The fundamental cause of issue HADOOP-8962 is that the constructor:
{code}
public Path(String parent, String child)
{code}
does not always work as it was intended to be in all scenarios. A simple
example is that the relative path represented by "child" could contain colon in
the file name, e.g. "a:b/t1.txt", which cause Path constructor to wrongfully
interpret the path.
One way to fix this problem is to add "./" to the beginning of the child string
if it's not an absolute path (starts with "/"). Also, on Windows, we need to
add a slash to the beginning if the child string starts with dive spec, e.g.,
"E:\data" -> "/E:\data".
I added a few Path related test cases, also a new test case to make sure on
Windows, the RawLocalFileSystem.listStatus() returns consistent paths.
> RawLocalFileSystem.listStatus() return absolute paths when input path is
> relative on Windows
> --------------------------------------------------------------------------------------------
>
> Key: HADOOP-9774
> URL: https://issues.apache.org/jira/browse/HADOOP-9774
> Project: Hadoop Common
> Issue Type: Bug
> Components: fs
> Affects Versions: 3.0.0, 2.1.0-beta
> Reporter: shanyu zhao
> Attachments: HADOOP-9774-2.patch, HADOOP-9774.patch
>
>
> On Windows, when using RawLocalFileSystem.listStatus() to enumerate a
> relative path (without drive spec), e.g., "file:///mydata", the resulting
> paths become absolute paths, e.g., ["file://E:/mydata/t1.txt",
> "file://E:/mydata/t2.txt"...].
> Note that if we use it to enumerate an absolute path, e.g.,
> "file://E:/mydata" then the we get the same results as above.

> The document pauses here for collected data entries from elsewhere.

### src/rtl/msix_cap_pkg.sv
package msix_cap_pkg;
  localparam logic [7:0] MSIX_CAP_ID = 8'h11;
  localparam int         CAP_DWORDS  = 3;
  localparam int         MAX_VECTORS = 2048;

  typedef enum logic [1:0] {
    DW_HDR   = 2'd0,
    DW_TABLE = 2'd1,
    DW_PBA   = 2'd2,
    DW_NONE  = 2'd3
  } cap_dw_e;
endpackage

### src/rtl/msix_bar_calc.sv
module msix_bar_calc #(
  parameter int PAGE_BYTES = 4096,
  parameter int BARW       = 32
) (
  input  logic [BARW-1:0] orig_size,
  input  logic [2:0]      bar_index,
  output logic [BARW-1:0] table_reg,
  output logic [BARW-1:0] pba_reg,
  output logic [BARW:0]   new_size,
  output logic            size_err
);
  localparam logic [BARW-1:0] PAGE_V  = BARW'(PAGE_BYTES);
  localparam logic [BARW-1:0] HALF_V  = BARW'(PAGE_BYTES / 2);
  localparam logic [BARW-1:0] LIMIT_V = BARW'(1) << (BARW - 1);

  logic [BARW-1:0] base;
  logic [BARW-1:0] bir_ext;

  assign bir_ext = BARW'(bar_index);

  always_comb begin
    size_err = (orig_size > LIMIT_V);
    if (orig_size == '0) begin
      base     = '0;
      new_size = {1'b0, PAGE_V};
    end else if (orig_size < PAGE_V) begin
      base     = PAGE_V;
      new_size = {PAGE_V, 1'b0};
    end else begin
      base     = orig_size;
      new_size = {orig_size, 1'b0};
    end
    if (size_err) new_size = '0;
    table_reg = base | bir_ext;
    pba_reg   = (base + HALF_V) | bir_ext;
  end
endmodule
<file path="config.mk">
export PLATFORM = sky130hd
export DESIGN_NAME = dotclk_divider
export DESIGN_NICKNAME = d
export VERILOG_FILES = /design/src/rtl/dotclk_pkg.sv /design/src/rtl/dotclk_selreg.sv /design/src/rtl/dotclk_counter.sv /design/src/rtl/dotclk_tap.sv /design/src/rtl/dotclk_shift_gate.sv /design/src/rtl/dotclk_divider.sv
export SDC_FILE = /design/constraint.sdc
export NUM_CORES = 1
export LEC_CHECK = 0
export ABC_CLOCK_PERIOD_IN_PS = 4100
export BUFFER_PORTS_ARGS = -buffer_cell sky130_fd_sc_hd__buf_4
export CELL_PAD_IN_SITES_DETAIL_PLACEMENT = 1
export CELL_PAD_IN_SITES_GLOBAL_PLACEMENT = 2
export CORE_ASPECT_RATIO = 0.9
export CORE_MARGIN = 2
export CORE_UTILIZATION = 36
export CTS_BUF_LIST = sky130_fd_sc_hd__clkbuf_4
export CTS_CLUSTER_DIAMETER = 80
export DETAILED_ROUTE_END_ITERATION = 10
export PLACE_DENSITY_LB_ADDON = 0.3
export RECOVER_POWER = 50
export SLEW_MARGIN = 0
export SYNTH_ARGS = -nofsm -noshare
export SYNTH_HDL_FRONTEND = slang
export SYNTH_SLANG_ARGS = --single-unit
</file>
<file path="constraint.sdc">
create_clock -name dot_clk -period 4.1 [get_ports dot_clk]
set_input_delay 0.82 -clock dot_clk [delete_from_list [all_inputs] [get_ports dot_clk]]
set_output_delay 0.82 -clock dot_clk [all_outputs]
set_load 0.01 [all_outputs]
</file>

> This breaks some hive unit tests which uses local file system to simulate
> HDFS when testing, therefore the drive spec is removed. Then after
> listStatus() the path is changed to absolute path, hive failed to find the
> path in its map reduce job.
> You'll see the following exception:
> [junit] java.io.IOException: cannot find dir =
> pfile:/E:/GitHub/hive-monarch/build/ql/test/data/warehouse/src/kv1.txt in
> pathToPartitionInfo:
> [pfile:/GitHub/hive-monarch/build/ql/test/data/warehouse/src]
> [junit] at
> org.apache.hadoop.hive.ql.io.HiveFileFormatUtils.getPartitionDescFromPathRecursively(HiveFileFormatUtils.java:298)

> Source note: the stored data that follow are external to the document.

### config.mk
export PLATFORM = sky130hd
export DESIGN_NAME = rxRingDma
export DESIGN_NICKNAME = d
export VERILOG_FILES = /design/src/rtl/rxRingPkg.sv /design/src/rtl/rxRingCtrl.sv /design/src/rtl/rxRingPath.sv /design/src/rtl/rxRingDma.sv
export SDC_FILE = /design/constraint.sdc
export NUM_CORES = 1
export LEC_CHECK = 0
export CORE_MARGIN = 1.5
export CORE_UTILIZATION = 64
export DETAILED_ROUTE_END_ITERATION = 7
export DONT_BUFFER_PORTS = 1
export PLACE_DENSITY_LB_ADDON = 0.3
export SLEW_MARGIN = 30
export SYNTH_ARGS = -nofsm -noshare
export SYNTH_HDL_FRONTEND = slang
export SYNTH_HIERARCHICAL = 1
export SYNTH_SLANG_ARGS = --single-unit
### constraint.sdc
create_clock -name clk -period 2.45 [get_ports clk]
set_input_delay 0.1225 -clock clk [delete_from_list [all_inputs] [get_ports clk]]
set_output_delay 0.1225 -clock clk [all_outputs]
set_load 0.05 [all_outputs]
### src/rtl/rxRingPkg.sv
package rxRingPkg;

  typedef enum logic [2:0] {
    PH_STOP,
    PH_FETCH,
    PH_BUF,
    PH_WB,
    PH_SUSP
  } rxPhase_e;

  localparam logic [1:0] RUN_STOPPED   = 2'd0;
  localparam logic [1:0] RUN_ACTIVE    = 2'd1;
  localparam logic [1:0] RUN_SUSPENDED = 2'd2;

  typedef struct packed {
    logic loadBase;
    logic latchWord;
    logic advance;
    logic setUnavail;
    logic setFatal;
    logic errIsRead;
    logic errIsDesc;
    logic clrStatus;
  } rxStrobe_t;

endpackage

### src/rtl/rxRingCtrl.sv
module rxRingCtrl
  import rxRingPkg::*;
(
  input  logic       clk,
  input  logic       rstN,
  input  logic       startPulse,
  input  logic       stopPulse,
  input  logic       pollDemand,
  input  logic       baseWr,
  input  logic       stsClr,
  input  logic       busAck,
  input  logic       busErr,
  input  logic       rdOwn,
  input  logic       bufAck,
  input  logic       bufErr,
  output logic       busReq,
  output logic       busWe,
  output logic       bufReq,
  output logic [1:0] runState,
  output rxStrobe_t  stb
);

  rxPhase_e phase, nextPhase;
  logic     stopPend;
  logic     stopNow;

  assign stopNow = stopPend | stopPulse;

  always_comb begin
    nextPhase = phase;
    stb       = '0;
    stb.clrStatus = stsClr;
    case (phase)
      PH_STOP: begin
        stb.loadBase = baseWr;
        if (startPulse) nextPhase = PH_FETCH;
      end
      PH_FETCH: begin
        if (busErr) begin
          nextPhase     = PH_STOP;
          stb.setFatal  = 1'b1;
          stb.errIsRead = 1'b1;
          stb.errIsDesc = 1'b1;
        end else if (busAck) begin
          stb.latchWord = 1'b1;
          if (rdOwn) begin
            nextPhase = PH_BUF;
          end else begin
            nextPhase      = PH_SUSP;
            stb.setUnavail = 1'b1;
          end
        end
      end
      PH_BUF: begin
        if (bufErr) begin
          nextPhase    = PH_STOP;
          stb.setFatal = 1'b1;
        end else if (bufAck) begin
          nextPhase = PH_WB;
        end
      end
      PH_WB: begin
        if (busErr) begin
          nextPhase     = PH_STOP;
          stb.setFatal  = 1'b1;
          stb.errIsDesc = 1'b1;
        end else if (busAck) begin
          stb.advance = 1'b1;
          nextPhase   = stopNow ? PH_STOP : PH_FETCH;
        end
      end
      PH_SUSP: begin
        if (stopNow)         nextPhase = PH_STOP;
        else if (pollDemand) nextPhase = PH_FETCH;
      end
      default: nextPhase = PH_STOP;
    endcase
  end

  always_ff @(posedge clk) begin
    if (!rstN) begin
      phase    <= PH_STOP;
      stopPend <= 1'b0;
    end else begin
      phase <= nextPhase;
      if (nextPhase == PH_STOP) stopPend <= 1'b0;
      else                      stopPend <= stopNow;
    end
  end

  assign busReq = (phase == PH_FETCH) || (phase == PH_WB);
  assign busWe  = (phase == PH_WB);
  assign bufReq = (phase == PH_BUF);

  always_comb begin
    case (phase)
      PH_STOP: runState = RUN_STOPPED;
      PH_SUSP: runState = RUN_SUSPENDED;
      default: runState = RUN_ACTIVE;
    endcase
  end

  // an open request keeps its direction until answered
  assert_req_hold_R11: assert property (@(posedge clk) disable iff (!rstN)
    busReq && !busAck && !busErr |=> busReq && $stable(busWe));

  // any error response leaves the engine stopped
  assert_halt_on_err_R9: assert property (@(posedge clk) disable iff (!rstN)
    (busReq && busErr) || (bufReq && bufErr) |=> runState == RUN_STOPPED);

  // a start pulse does not disturb a suspended engine
  assert_start_ignored_R6: assert property (@(posedge clk) disable iff (!rstN)
    runState == RUN_SUSPENDED && startPulse && !pollDemand && !stopNow
    |=> runState == RUN_SUSPENDED);

  // a suspended engine issues no traffic
  assert_susp_quiet_R3: assert property (@(posedge clk) disable iff (!rstN)
    $past(runState) == RUN_SUSPENDED && runState == RUN_SUSPENDED |-> !busReq && !bufReq);

endmodule

### src/rtl/rxRingPath.sv
module rxRingPath
  import rxRingPkg::*;
#(
  parameter int ADDR_W     = 32,
  parameter int DATA_W     = 32,
  parameter int DESC_WORDS = 4
) (
  input  logic              clk,
  input  logic              rstN,
  input  rxStrobe_t         stb,
  input  logic [ADDR_W-1:0] baseAddr,
  input  logic [DATA_W-1:0] busRdata,
  input  logic              busReq,
  input  logic              busWe,
  input  logic              busAck,
  input  logic              busErr,
  output logic [ADDR_W-1:0] busAddr,
  output logic [DATA_W-1:0] busWdata,
  output logic              rdOwn,
  output logic [ADDR_W-1:0] curDesc,
  output logic              bufUnavail,
  output logic              fatalErr,
  output logic              errRead,
  output logic              errDesc
);

  localparam int OWN_POS = DATA_W - 1;
  localparam int END_POS = DATA_W - 2;
  localparam logic [ADDR_W-1:0] STRIDE = ADDR_W'(DESC_WORDS * (DATA_W / 8));

  logic [ADDR_W-1:0] baseReg, curAddr;
  logic [DATA_W-1:0] word0Reg;
  logic              unavailReg, fatalReg, eReadReg, eDescReg;

  always_ff @(posedge clk) begin
    if (!rstN) begin
      baseReg  <= '0;
      curAddr  <= '0;
      word0Reg <= '0;
    end else begin
      if (stb.loadBase) begin
        baseReg <= baseAddr;
        curAddr <= baseAddr;
      end else if (stb.advance) begin
        curAddr <= word0Reg[END_POS] ? baseReg : curAddr + STRIDE;
      end
      if (stb.latchWord) word0Reg <= busRdata;
    end
  end

  always_ff @(posedge clk) begin
    if (!rstN) begin
      unavailReg <= 1'b0;
      fatalReg   <= 1'b0;
      eReadReg   <= 1'b0;
      eDescReg   <= 1'b0;
    end else begin
      if (stb.setUnavail)     unavailReg <= 1'b1;
      else if (stb.clrStatus) unavailReg <= 1'b0;
      if (stb.setFatal) begin
        fatalReg <= 1'b1;
        eReadReg <= stb.errIsRead;
        eDescReg <= stb.errIsDesc;
      end else if (stb.clrStatus) begin
        fatalReg <= 1'b0;
        eReadReg <= 1'b0;
        eDescReg <= 1'b0;
      end
    end
  end

  always_comb begin
    busWdata          = word0Reg;
    busWdata[OWN_POS] = 1'b0;
  end

  assign busAddr    = curAddr;
  assign rdOwn      = busRdata[OWN_POS];
  assign curDesc    = curAddr;
  assign bufUnavail = unavailReg;
  assign fatalErr   = fatalReg;
  assign errRead    = fatalReg & eReadReg;
  assign errDesc    = fatalReg & eDescReg;

  // the address of an open request does not move
  assert_addr_hold_R11: assert property (@(posedge clk) disable iff (!rstN)
    busReq && !busAck && !busErr |=> $stable(busAddr));

  // a writeback never claims ownership back
  assert_wb_release_R4: assert property (@(posedge clk) disable iff (!rstN)
    busReq && busWe |-> !busWdata[OWN_POS]);

  // error type flags hold while the fatal flag stays set
  assert_err_hold_R10: assert property (@(posedge clk) disable iff (!rstN)
    fatalErr && !stb.setFatal && !stb.clrStatus |=> fatalErr && $stable({errRead, errDesc}));

  // a fatal strobe always shows on the status flag
  assert_fatal_set_R9: assert property (@(posedge clk) disable iff (!rstN)
    stb.setFatal |=> fatalErr);

endmodule

### src/rtl/rxRingDma.sv
module rxRingDma
  import rxRingPkg::*;
#(
  parameter int ADDR_W     = 32,
  parameter int DATA_W     = 32,
  parameter int DESC_WORDS = 4
) (
  input  logic              clk,
  input  logic              rstN,
  input  logic              startPulse,
  input  logic              stopPulse,
  input  logic              pollDemand,
  input  logic              baseWr,
  input  logic [ADDR_W-1:0] baseAddr,
  input  logic              stsClr,
  output logic              busReq,
  output logic              busWe,
  output logic [ADDR_W-1:0] busAddr,
  output logic [DATA_W-1:0] busWdata,
  input  logic [DATA_W-1:0] busRdata,
  input  logic              busAck,
  input  logic              busErr,
  output logic              bufReq,
  input  logic              bufAck,
  input  logic              bufErr,
  output logic [1:0]        runState,
  output logic [ADDR_W-1:0] curDesc,
  output logic              bufUnavail,
  output logic              fatalErr,
  output logic              errRead,
  output logic              errDesc
);

  rxStrobe_t stb;
  logic      rdOwn;

  rxRingCtrl uCtrl (
    .clk        (clk),
    .rstN       (rstN),
    .startPulse (startPulse),
    .stopPulse  (stopPulse),
    .pollDemand (pollDemand),
    .baseWr     (baseWr),
    .stsClr     (stsClr),
    .busAck     (busAck),
    .busErr     (busErr),
    .rdOwn      (rdOwn),
    .bufAck     (bufAck),
    .bufErr     (bufErr),
    .busReq     (busReq),
    .busWe      (busWe),
    .bufReq     (bufReq),
    .runState   (runState),
    .stb        (stb)
  );

  rxRingPath #(
    .ADDR_W     (ADDR_W),
    .DATA_W     (DATA_W),
    .DESC_WORDS (DESC_WORDS)
  ) uPath (
    .clk        (clk),
    .rstN       (rstN),
    .stb        (stb),
    .baseAddr   (baseAddr),
    .busRdata   (busRdata),
    .busReq     (busReq),
    .busWe      (busWe),
    .busAck     (busAck),
    .busErr     (busErr),
    .busAddr    (busAddr),
    .busWdata   (busWdata),
    .rdOwn      (rdOwn),
    .curDesc    (curDesc),
    .bufUnavail (bufUnavail),
    .fatalErr   (fatalErr),
    .errRead    (errRead),
    .errDesc    (errDesc)
  );

endmodule

==> results of run 1 <==
## stage by stage
step | setup slack, ns | hold slack, ns | total power [mW]
6_report | 0.220 | 0.0281 | 3.80
3_3_place_gp | 0.367 | 0.252 | 2.49
5_1_grt | 0.0428 | 0.0342 | 3.95
3_5_place_dp | 0.246 | 0.253 | 2.51
2_1_floorplan | 0.0510 | 0.240 | 2.44
4_1_cts | 0.227 | 0.00469 | 3.81
## worst paths after layout
kind,to,cells past startpoint,startpoint
worst max-delay path,uPath/busAddr[31],6,uPath/busAddr[4]
worst min register to register,uPath/baseReg[31],2,uPath/baseReg[31]
worst max register to register,uPath/busAddr[31],6,uPath/busAddr[4]
worst min-delay path,uPath/busAddr[17],3,baseAddr[17]
## area by class of cell
| class | count | area share |
|---|---|---|
| multi-input cells | 437 | 0.450 |
| clock buffers | 11 | 0.0219 |
| well taps | 105 | 0.0204 |
| clock inverters | 5 | 0.0134 |
| flip-flops and latches | 103 | 0.320 |
| inverters | 13 | 0.00816 |
| repair buffers | 114 | 0.166 |
## routing by layer
metal  global-route usage  share of wire  vias up
li1                     -              -     2221
met1                0.371           0.41     2209
met2                0.531           0.49      223
met3               0.0805          0.076       21
met4               0.0983          0.019        0
met5                    0              0        -
## layout by cell type, fill, tap and decap left out, types with 6 or more instances in the layout
cell type      count
a21boi_0          23
nand2_1           57
and2_1             7
clkbuf_8          10
a31oi_1            9
nand2b_1          23
o21ai_1            7
xnor2_1            7
nor2_1            22
o21ai_0           40
buf_4             44
o21a_1             6
a21oi_1           16
nand3b_1           6
nor3_1             9
dfxtp_1          103
mux2i_1           56
nor2b_1           56
nand3_1           17
inv_1             11
dlygate4sd3_1     67
## sequential cells by signal, indices dropped and copies added, names as in the netlist
name	cells
uPath/word0Reg	31
uCtrl/stopPend	1
uPath/fatalErr	1
uPath/eDescReg	1
uPath/eReadReg	1
uPath/bufUnavail	1
uPath/busAddr	32
uCtrl/phase	3
uPath/baseReg	32
## worst max-delay path: cells and delay by family, from the launching register on
| family | cells | cell delay [ns] |
|---|---|---|
| flip-flops | 1 | 0.35 |
| AND/OR/NAND/NOR | 3 | 1.03 |
| AO/OA/AOI/OAI | 2 | 0.44 |
| buffers and inverters | 1 | 0.34 |
## cell families (layout without fill, tap and decap cells)
logic type | after synthesis | after routing | share of synthesized area
AO/OA/AOI/OAI | 129 | 129 | 0.152
AND/OR/NAND/NOR | 238 | 238 | 0.255
multiplexers | 57 | 57 | 0.106
flip-flops | 103 | 103 | 0.381
adder cells (fa/ha/maj) | 1 | 1 | 0.00231
buffers and inverters | 86 | 143 | 0.0853
other | 1 | 1 | 0.000693
XOR/XNOR | 11 | 11 | 0.0178
## power breakdown
group          total, mW  switching, mW  internal (mW)
clock network       1.20          0.590          0.614
logic              0.741          0.473          0.268
registers           1.86          0.102           1.75
total               3.80           1.17           2.64
## timing repair
| action | in CTS | in global routing |
|---|---|---|
| setup buffers | 0 | 0 |
| endpoints found under the setup margin | 0 | 0 |
| hold buffers | 68 | 0 |
| hold endpoints to repair | 103 | 0 |
==> out/qor.yml, run 1 <==
status: "finished clean"
placeableCoreArea_um2: 8220
drive_gt1_frac: 0.130
multi_input_area_um2: 2900
finalCritPeriodShare: 0.910
die_x_um: 95.0
synthArstFlopShare: 0
num_vias: 4674
clk_pin_slew_worst_paths_ns: 0.10
grt_usage: 0.308
grt_pass1_wl_um: 21800
hpwl_um: 8730
antenna_left: 0
crit_path_start_kind: "flip-flop"
min_period_ns: 2.23
cts_tree: "built"
die_h_um: 95.0
cap_viol_max_count: 0
synth_most_common_cell: "dfxtp_1"
drt_pre_antenna_iters: 5
ys_types: 63
ys_seq_elements: 103
die_area_um2: 9020
finalSetupViolCount: 0
crit_chain: "buf_4, nand4_1, nor4_1, nand2_1, a311o_1, a21oi_1"
synth_flop_cell: "dfxtp_1"
initial_core_util: 0.659
drc: 0
cp_data_arrival_time_ns: 2.51
place.port_buffers: 0
place_area_um2: 5520
syn_area_um2: 5410
holdCritPathClass: "in -> reg"
fillers: 567
regArea_um2: 2060
instances_no_fill: 788
clkSinkCount: 103
n_antenna_cell: 0
end_kind: "flip-flop"
path_class: "reg -> reg"
synth_top_cell_by_area: "dfxtp_1"
grt_max_degree: 104
skew_ns: 0.0112
path_max_fanout: 6
dp_cells: 704
synth_seq_area_share: 0.381
max-slew-margin-rel: 0.584
reg2reg_slack_ns: 0.22
synth_top_area_share: 0.381
h-tree-depth: 3
syn_avg_cell_area_um2: 8.64
ys_warn_count: 6
finalSetupTns_ns: 0
cts_max_path_buffers: 2
grt_overflow: 0
cp_slowest_cell: "nor4_1"
synth-edff-count: 0
routabilityCongestion: 0.901
synthesis.instances: 626
leakagePower_nw: 2.34
crit_path_max_incr_delay_ns: 0.53
stdcell_area_um2: 6440
worstPathRequired_ns: 2.73
rows: 33
grt_pass1_vias: 4577
clk_latency_ns: 0.36
vias_per_cell: 5.93
cts_resized: 0
clockRootBuffer: "clkbuf_8"
nets: 754
synth_commonest_cells: "dfxtp_1 (103), nand2_1 (57), mux2i_1 (56), nor2b_1 (56), o21ai_0 (40)"
synth_area_leaders: "dfxtp_1 (38%), mux2i_1 (10%), nor2b_1 (6.5%)"
wl_um: 13900
power.density_nw_per_um2: 590
rsz0062_at_grt: "no"
tightest_slew_ns: 0.618
ir_drop_mv: 0.377
antenna_found_initial: 0
routedWlPerCell_um: 17.7
final_util: 0.784
cts_buffers: 9
drv_slew: 0
fmax_mhz: 448
hold_viol: 0
syn_nets: 702
drt_iter0_drc: 254
syn_to_final_growth_pct: 19.1
ios: 180
Note: power is estimated with default switching activity, not from simulation.
==> run 2, diff against run 1 <==
--- a/config.mk
+++ b/config.mk
@@ -6,12 +6,11 @@
 export NUM_CORES = 1
 export LEC_CHECK = 0
 export CORE_MARGIN = 1.5
-export CORE_UTILIZATION = 64
+export CORE_UTILIZATION = 63
 export DETAILED_ROUTE_END_ITERATION = 7
 export DONT_BUFFER_PORTS = 1
 export PLACE_DENSITY_LB_ADDON = 0.3
 export SLEW_MARGIN = 30
 export SYNTH_ARGS = -nofsm -noshare
 export SYNTH_HDL_FRONTEND = slang
-export SYNTH_HIERARCHICAL = 1
 export SYNTH_SLANG_ARGS = --single-unit
==> out/qor.yml, run 2 <==
holdCritStartpoint: "baseAddr[24]"
hpwl_um: 8540  # -2.1%
leakagePower_nw: 2.27  # -3.0%
status: "finished clean"
die_area_um2: 8460  # -6.2%
routedWlPerCell_um: 17.6  # -0.46%
p_sw_frac: 0.362  # +0.0558
rows: 32  # -3.0%
startpoint: "uCtrl.phase[2]"
drc: 0  # unchanged
ys_seq_elements: 103  # unchanged
ys_warn_count: 0  # -6
drt_iter0_drc: 312  # +23%
h-tree-depth: 3  # unchanged
rsz0062_at_grt: "no"
cp_data_arrival_time_ns: 2.53  # +0.02 ns
finalCritPeriodShare: 0.898  # -0.0127
cap_viol_max_count: 0  # unchanged
grt_overflow: 0  # unchanged
routabilityCongestion: 0.909  # +0.90%
nets: 775  # +2.8%
synthesis.instances: 647  # +3.4%
place.port_buffers: 0  # unchanged
syn_nets: 723  # +3.0%
min_period_ns: 2.20  # -0.0312 ns
end_kind: "flip-flop"
drt_pre_antenna_iters: 5  # unchanged
crit_path_start_kind: "flip-flop"
skew_ns: 0.0194  # +0.00826 ns
die_x_um: 92.0  # -3.2%
internal_power_mw: 2.44  # -7.4%
cts_buffers: 9  # unchanged
placeableCoreArea_um2: 7690  # -6.4%
synth_top_cell_by_area: "dfxtp_1"
syn_to_final_growth_pct: 19.9
clk_pin_slew_worst_paths_ns: 0.11  # about the same
pwr-share-clk: 0.288  # -0.029
holdCritPathClass: "in -> reg"
synth_seq_area_share: 0.414  # +0.0325
synth_flop_cell: "dfxtp_1"
clkSinkCount: 103  # unchanged
cts_resized: 0  # unchanged
hold_buffers: 69  # +1.5%
vias_per_cell: 6.14  # +3.5%
num_vias: 4946  # +5.8%
cts_max_path_buffers: 2  # unchanged
grt_usage: 0.335  # +0.0274
layout_common_cells: "nand2_1 (146), dfxtp_1 (103), a21oi_1 (84), dlygate4sd3_1 (69), buf_4 (50)"
hold_viol: 0  # unchanged
seqPwrFrac: 0.487  # about the same
synth_commonest_cells: "nand2_1 (146), dfxtp_1 (103), a21oi_1 (84)"
tightest_slew_ns: 0.967  # +0.349 ns
power.density_nw_per_um2: 640  # +8.5%
synth_area_leaders: "dfxtp_1 (41%), nand2_1 (11%), a21oi_1 (8.4%)"
max-slew-margin-rel: 0.353  # -0.231
reg2reg_from: "uCtrl.phase[2]"
synth_most_common_cell: "nand2_1"
path_class: "reg -> reg"
antenna_left: 0  # unchanged
synthArstFlopShare: 0  # unchanged
syn_area_um2: 4990  # -7.9%
ios: 180  # unchanged
grt_max_degree: 60  # -42%
synth-edff-count: 0  # unchanged
die_h_um: 92.0  # -3.2%
ir_drop_mv: 0.399  # +5.7%
ys_types: 57  # -9.5%
instances_no_fill: 806  # +2.3%
finalSetupTns_ns: 0  # unchanged
n_antenna_cell: 0  # unchanged
cts_tree: "built"
initial_core_util: 0.649  # -0.0100
mostFrequentLayoutCell: "nand2_1"
dp_cells: 721  # +2.4%
drv_slew: 0  # unchanged
synth_top_area_share: 0.414  # +0.0325
clockRootBuffer: "clkbuf_8"
fillers: 548  # -3.4%
path_max_fanout: 9  # +3
grt_pass1_wl_um: 22700  # +4.1%
drive_gt1_frac: 0.115  # -0.0153
wl_um: 14200  # +1.8%
finalSetupViolCount: 0  # unchanged
switchingPower_mw: 1.39  # +19%
syn_avg_cell_area_um2: 7.71  # -11%
post_cts_buffers: 0  # unchanged
p_comb_frac: 0.225  # +0.030
fmax_mhz: 455  # +1.4%
worstPathRequired_ns: 2.78  # +0.05 ns
clk_latency_ns: 0.38  # +0.02 ns
grt_pass1_vias: 4910  # +7.3%
antenna_found_initial: 0  # unchanged
## run 2: cell types whose count changed in the layout (fill, tap and decap cells not counted), sizes merged, moves of 7 or more
| cell | before | now |
|---|---|---|
| nor2b | 56 | 0 |
| nor3b | 7 | 0 |
| a21boi | 23 | 2 |
| nand3 | 19 | 9 |
| a31oi | 9 | 18 |
| nor2 | 22 | 36 |
| nand2b | 24 | 5 |
| nand4 | 4 | 11 |
| o21ai | 48 | 37 |
| mux2i | 56 | 8 |
| a21oi | 16 | 85 |
| nand2 | 57 | 146 |
## run 2: metrics by stage
step	setup WS [ns]	utilization	total power [mW]	hold WS [ns]	cell area (um2)
floorplan	0.139	-	2.55	0.258	4990
global placement	0.527	0.661	2.63	0.242	5080
detailed placement	0.488	0.661	2.65	0.246	5080
CTS	0.278	0.778	3.81	0.00381	5980
global route	0.138	0.778	3.97	0.00685	5980
finish	0.251	0.778	3.83	0.00754	5980
## run 2: layout make-up
| type | instances | area (um2) | share of cell area |
|---|---|---|---|
| Inverter | 10 | 37.5 | 0.00628 |
| Clock inverter | 7 | 83.8 | 0.0140 |
| Tap cell | 102 | 128 | 0.0214 |
| Timing Repair Buffer | 120 | 1090 | 0.182 |
| Multi-Input combinational cell | 455 | 2460 | 0.411 |
| Sequential cell | 103 | 2060 | 0.345 |
| Clock buffer | 9 | 124 | 0.0207 |
## run 2: kinds of logic (layout without fill, tap and decap cells)
kind of cell,count (synthesis),in the layout,synth area share
flops,103,103,0.414
xor+xnor,13,13,0.0228
other cells,1,1,0.000752
mux,9,9,0.0183
compound gates,181,181,0.214
simple gates,250,250,0.231
buf+inv,89,146,0.0966
fa+ha+maj,1,1,0.00251
## run 2: metal layers
metal	track usage	vias up	wire length, um
li1	-	2312	-
met1	0.368	2335	5320
met2	0.606	263	7180
met3	0.0929	36	1300
met4	0.133	0	360
met5	0	-	0
## run 2: power by group through the flow
stage	clock [mW]	combinational [mW]	sequential (mW)
3_3_place_gp	0	0.736	1.90
5_1_grt	1.18	0.917	1.87
3_5_place_dp	0	0.753	1.90
6_report	1.10	0.862	1.86
4_1_cts	1.10	0.850	1.86
2_1_floorplan	0	0.508	2.05
## run 2: critical path, cell delays in order (launching register included)
cell	delay, ns
dfxtp_1	0.33
buf_4	0.17
nand2b_1	0.22
or3_1	0.43
nor2_1	0.17
o2bb2ai_1	0.11
a31oi_1	0.16
dlygate4sd3_1	0.56
## run 2: worst paths after layout
path,to,slack [ns],cells past startpoint
worst max-delay path,uCtrl.stopPend,0.25,7
worst min-delay path,uPath.baseReg[24],0.008,2
worst max register to register,uCtrl.stopPend,0.25,7
worst min register to register,uPath.baseReg[29],0.46,2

> This problem is introduced by this JIRA:
> HADOOP-8962
> Prior to the fix for HADOOP-8962 (merged in 0.23.5), the resulting paths are
> relative paths if the parent paths are relative, e.g.,
> ["file:///mydata/t1.txt", "file:///mydata/t2.txt"...]
> This behavior change is a side effect of the fix in HADOOP-8962, not an
> intended change. The resulting behavior, even though is legitimate from a
> function point of view, break consistency from the caller's point of view.
> When the caller use a relative path (without drive spec) to do listStatus()
> the resulting path should be relative. Therefore, I think this should be
> fixed.
--
This message is automatically generated by JIRA.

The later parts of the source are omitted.